**HOW TO COMPLETE THIS TASK**
For the records that follow, give the number of lines containing the word "under", with no added text.

**RECORDS FOR THIS EXERCISE**
_ _ _
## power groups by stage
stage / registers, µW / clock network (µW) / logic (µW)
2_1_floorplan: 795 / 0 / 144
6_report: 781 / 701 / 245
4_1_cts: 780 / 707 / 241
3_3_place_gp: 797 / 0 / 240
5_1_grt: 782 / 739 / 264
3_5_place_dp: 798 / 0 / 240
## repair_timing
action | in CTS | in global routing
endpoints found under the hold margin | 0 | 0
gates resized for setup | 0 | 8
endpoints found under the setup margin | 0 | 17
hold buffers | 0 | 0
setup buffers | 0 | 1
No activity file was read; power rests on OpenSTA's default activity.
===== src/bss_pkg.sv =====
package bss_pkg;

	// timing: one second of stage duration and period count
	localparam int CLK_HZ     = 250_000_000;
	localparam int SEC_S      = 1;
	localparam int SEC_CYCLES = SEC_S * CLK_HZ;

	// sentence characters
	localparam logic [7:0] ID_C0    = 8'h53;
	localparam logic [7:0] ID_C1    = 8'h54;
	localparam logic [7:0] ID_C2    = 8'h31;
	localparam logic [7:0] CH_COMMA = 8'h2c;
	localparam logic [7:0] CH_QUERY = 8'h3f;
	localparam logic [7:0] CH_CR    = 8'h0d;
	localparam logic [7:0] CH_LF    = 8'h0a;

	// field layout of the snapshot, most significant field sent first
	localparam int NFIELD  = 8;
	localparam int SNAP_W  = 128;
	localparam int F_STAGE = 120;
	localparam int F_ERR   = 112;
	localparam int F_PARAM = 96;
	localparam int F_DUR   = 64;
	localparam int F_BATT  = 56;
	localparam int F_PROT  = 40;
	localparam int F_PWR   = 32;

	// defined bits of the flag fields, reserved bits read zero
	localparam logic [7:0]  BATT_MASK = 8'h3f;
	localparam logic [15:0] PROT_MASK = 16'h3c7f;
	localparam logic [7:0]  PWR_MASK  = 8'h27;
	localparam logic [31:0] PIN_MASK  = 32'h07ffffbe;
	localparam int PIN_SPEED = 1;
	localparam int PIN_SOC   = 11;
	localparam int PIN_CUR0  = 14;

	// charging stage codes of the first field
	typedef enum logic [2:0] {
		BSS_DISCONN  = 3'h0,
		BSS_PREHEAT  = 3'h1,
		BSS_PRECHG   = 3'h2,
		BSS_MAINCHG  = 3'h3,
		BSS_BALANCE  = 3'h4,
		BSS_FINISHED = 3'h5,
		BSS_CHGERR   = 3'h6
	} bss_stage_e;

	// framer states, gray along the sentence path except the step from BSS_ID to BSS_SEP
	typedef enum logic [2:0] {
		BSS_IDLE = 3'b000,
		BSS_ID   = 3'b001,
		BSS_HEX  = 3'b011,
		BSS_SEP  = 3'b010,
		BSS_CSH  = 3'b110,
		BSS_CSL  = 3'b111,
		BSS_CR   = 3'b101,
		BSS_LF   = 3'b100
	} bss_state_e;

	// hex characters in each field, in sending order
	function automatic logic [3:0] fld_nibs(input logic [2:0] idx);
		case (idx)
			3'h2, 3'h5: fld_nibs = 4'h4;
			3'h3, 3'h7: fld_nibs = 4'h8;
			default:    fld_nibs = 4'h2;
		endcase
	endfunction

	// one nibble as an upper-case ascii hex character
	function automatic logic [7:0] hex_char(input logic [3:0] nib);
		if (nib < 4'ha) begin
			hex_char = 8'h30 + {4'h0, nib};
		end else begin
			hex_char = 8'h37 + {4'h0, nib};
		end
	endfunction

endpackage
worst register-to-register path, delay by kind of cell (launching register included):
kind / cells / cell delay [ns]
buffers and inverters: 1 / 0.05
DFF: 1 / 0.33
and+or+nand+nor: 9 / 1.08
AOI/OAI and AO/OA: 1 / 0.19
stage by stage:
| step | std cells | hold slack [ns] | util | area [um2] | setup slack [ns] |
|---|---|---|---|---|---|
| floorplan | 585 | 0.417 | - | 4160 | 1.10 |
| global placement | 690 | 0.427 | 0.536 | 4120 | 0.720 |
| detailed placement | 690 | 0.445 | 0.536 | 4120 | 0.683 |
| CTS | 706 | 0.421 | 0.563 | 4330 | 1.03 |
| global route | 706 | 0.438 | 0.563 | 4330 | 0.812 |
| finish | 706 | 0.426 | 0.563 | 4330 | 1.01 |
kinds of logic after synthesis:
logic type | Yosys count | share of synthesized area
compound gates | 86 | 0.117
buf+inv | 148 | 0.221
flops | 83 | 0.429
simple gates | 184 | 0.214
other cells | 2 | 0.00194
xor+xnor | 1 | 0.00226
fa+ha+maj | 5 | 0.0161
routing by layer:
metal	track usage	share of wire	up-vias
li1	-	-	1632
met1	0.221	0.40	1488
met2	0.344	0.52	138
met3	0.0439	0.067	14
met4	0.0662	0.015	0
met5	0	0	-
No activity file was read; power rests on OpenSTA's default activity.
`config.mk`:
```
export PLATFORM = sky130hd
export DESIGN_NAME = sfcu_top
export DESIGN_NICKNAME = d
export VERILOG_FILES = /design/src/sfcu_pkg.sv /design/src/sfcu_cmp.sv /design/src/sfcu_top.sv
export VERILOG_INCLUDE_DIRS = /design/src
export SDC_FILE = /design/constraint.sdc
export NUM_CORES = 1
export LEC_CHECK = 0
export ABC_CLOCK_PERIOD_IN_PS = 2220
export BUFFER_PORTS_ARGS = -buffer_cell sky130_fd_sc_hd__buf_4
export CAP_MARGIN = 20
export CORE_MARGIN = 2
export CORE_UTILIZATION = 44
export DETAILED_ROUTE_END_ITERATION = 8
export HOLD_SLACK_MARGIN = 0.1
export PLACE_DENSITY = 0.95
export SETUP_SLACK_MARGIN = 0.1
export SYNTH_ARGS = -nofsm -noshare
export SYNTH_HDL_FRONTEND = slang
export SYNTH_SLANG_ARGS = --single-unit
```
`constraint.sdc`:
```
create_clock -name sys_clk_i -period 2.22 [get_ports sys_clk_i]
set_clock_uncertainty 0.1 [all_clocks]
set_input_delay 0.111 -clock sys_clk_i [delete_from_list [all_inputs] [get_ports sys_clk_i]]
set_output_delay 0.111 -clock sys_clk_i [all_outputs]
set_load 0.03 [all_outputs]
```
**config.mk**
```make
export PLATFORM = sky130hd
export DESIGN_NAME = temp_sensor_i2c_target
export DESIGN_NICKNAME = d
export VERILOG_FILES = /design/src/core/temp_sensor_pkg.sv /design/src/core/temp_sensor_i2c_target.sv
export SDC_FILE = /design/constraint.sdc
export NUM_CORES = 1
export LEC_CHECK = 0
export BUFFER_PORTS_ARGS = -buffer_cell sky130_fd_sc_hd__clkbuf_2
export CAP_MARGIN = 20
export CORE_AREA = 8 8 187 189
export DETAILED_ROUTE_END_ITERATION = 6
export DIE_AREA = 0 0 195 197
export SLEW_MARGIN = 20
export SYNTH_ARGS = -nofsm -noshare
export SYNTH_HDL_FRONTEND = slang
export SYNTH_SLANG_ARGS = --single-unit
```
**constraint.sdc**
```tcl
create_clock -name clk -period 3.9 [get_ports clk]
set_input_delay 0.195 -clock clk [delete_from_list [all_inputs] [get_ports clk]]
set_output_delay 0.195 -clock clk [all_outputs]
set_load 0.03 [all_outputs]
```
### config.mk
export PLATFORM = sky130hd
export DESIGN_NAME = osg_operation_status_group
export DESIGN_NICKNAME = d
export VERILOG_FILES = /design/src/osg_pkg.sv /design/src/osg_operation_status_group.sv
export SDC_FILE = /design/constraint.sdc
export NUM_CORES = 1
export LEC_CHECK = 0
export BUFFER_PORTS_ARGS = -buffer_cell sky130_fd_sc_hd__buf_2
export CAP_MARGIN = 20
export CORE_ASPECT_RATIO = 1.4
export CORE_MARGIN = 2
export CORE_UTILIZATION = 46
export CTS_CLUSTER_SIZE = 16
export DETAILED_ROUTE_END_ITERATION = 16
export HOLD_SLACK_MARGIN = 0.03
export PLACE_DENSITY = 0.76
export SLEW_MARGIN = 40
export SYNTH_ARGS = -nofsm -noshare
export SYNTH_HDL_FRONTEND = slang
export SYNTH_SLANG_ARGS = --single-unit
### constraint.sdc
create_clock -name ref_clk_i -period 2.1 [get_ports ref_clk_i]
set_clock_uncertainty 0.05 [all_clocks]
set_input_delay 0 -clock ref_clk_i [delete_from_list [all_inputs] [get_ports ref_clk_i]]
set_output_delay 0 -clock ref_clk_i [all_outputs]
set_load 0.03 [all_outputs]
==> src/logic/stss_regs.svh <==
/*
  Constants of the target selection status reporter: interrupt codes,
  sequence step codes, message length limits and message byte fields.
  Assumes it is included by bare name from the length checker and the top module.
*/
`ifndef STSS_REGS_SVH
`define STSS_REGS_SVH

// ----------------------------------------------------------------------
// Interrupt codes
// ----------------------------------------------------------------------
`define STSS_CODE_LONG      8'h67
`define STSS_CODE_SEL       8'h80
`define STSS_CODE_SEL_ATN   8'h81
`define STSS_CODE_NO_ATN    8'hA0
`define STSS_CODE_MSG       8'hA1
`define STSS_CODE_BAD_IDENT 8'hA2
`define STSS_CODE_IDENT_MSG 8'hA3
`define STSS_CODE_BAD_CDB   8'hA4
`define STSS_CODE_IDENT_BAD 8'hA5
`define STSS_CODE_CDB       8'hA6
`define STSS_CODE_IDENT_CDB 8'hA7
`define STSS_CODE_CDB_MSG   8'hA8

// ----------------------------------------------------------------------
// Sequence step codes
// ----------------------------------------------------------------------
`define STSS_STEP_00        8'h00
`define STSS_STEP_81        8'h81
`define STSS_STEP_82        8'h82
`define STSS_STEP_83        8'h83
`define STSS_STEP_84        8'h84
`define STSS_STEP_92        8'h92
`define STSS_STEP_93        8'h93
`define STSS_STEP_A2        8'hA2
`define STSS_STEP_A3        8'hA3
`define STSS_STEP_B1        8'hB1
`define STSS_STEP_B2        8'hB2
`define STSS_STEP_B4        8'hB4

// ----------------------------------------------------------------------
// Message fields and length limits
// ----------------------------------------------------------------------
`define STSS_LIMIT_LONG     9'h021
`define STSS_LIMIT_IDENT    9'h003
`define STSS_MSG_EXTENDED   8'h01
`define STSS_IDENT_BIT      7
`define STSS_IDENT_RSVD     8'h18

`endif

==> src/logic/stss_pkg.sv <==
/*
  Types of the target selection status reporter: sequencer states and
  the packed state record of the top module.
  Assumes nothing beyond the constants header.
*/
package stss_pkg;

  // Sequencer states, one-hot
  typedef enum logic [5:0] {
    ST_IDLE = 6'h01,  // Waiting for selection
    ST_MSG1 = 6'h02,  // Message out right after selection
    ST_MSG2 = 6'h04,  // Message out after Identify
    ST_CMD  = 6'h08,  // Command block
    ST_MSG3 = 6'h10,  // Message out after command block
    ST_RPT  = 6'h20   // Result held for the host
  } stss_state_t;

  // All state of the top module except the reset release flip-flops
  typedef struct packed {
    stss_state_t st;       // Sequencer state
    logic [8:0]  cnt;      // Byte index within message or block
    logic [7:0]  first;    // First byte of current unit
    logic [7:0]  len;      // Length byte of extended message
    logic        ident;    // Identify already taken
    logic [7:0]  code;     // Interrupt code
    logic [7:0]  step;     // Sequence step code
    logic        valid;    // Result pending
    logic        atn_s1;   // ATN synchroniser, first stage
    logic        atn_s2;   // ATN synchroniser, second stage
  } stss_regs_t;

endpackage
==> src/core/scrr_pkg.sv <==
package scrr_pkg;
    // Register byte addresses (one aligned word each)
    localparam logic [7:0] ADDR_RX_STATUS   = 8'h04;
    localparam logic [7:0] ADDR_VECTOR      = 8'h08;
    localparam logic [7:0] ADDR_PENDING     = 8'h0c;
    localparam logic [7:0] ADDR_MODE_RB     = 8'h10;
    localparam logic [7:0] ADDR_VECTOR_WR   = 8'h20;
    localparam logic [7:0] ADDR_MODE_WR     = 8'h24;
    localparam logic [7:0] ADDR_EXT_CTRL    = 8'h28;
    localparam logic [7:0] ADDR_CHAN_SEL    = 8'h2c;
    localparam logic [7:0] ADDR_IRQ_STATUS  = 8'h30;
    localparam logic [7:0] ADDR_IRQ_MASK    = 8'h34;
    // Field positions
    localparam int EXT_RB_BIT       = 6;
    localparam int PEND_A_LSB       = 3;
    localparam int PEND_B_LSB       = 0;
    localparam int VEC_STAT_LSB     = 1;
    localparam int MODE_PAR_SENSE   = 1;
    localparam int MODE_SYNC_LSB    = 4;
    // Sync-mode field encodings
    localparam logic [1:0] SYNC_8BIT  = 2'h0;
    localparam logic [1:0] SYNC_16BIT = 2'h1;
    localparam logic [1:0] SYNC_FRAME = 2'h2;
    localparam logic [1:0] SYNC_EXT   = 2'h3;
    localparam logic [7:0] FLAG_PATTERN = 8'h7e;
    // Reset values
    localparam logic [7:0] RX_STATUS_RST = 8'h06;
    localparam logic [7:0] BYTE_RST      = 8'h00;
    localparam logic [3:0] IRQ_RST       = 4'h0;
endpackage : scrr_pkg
_ _ _
**OUTPUT OF THE TASK**
2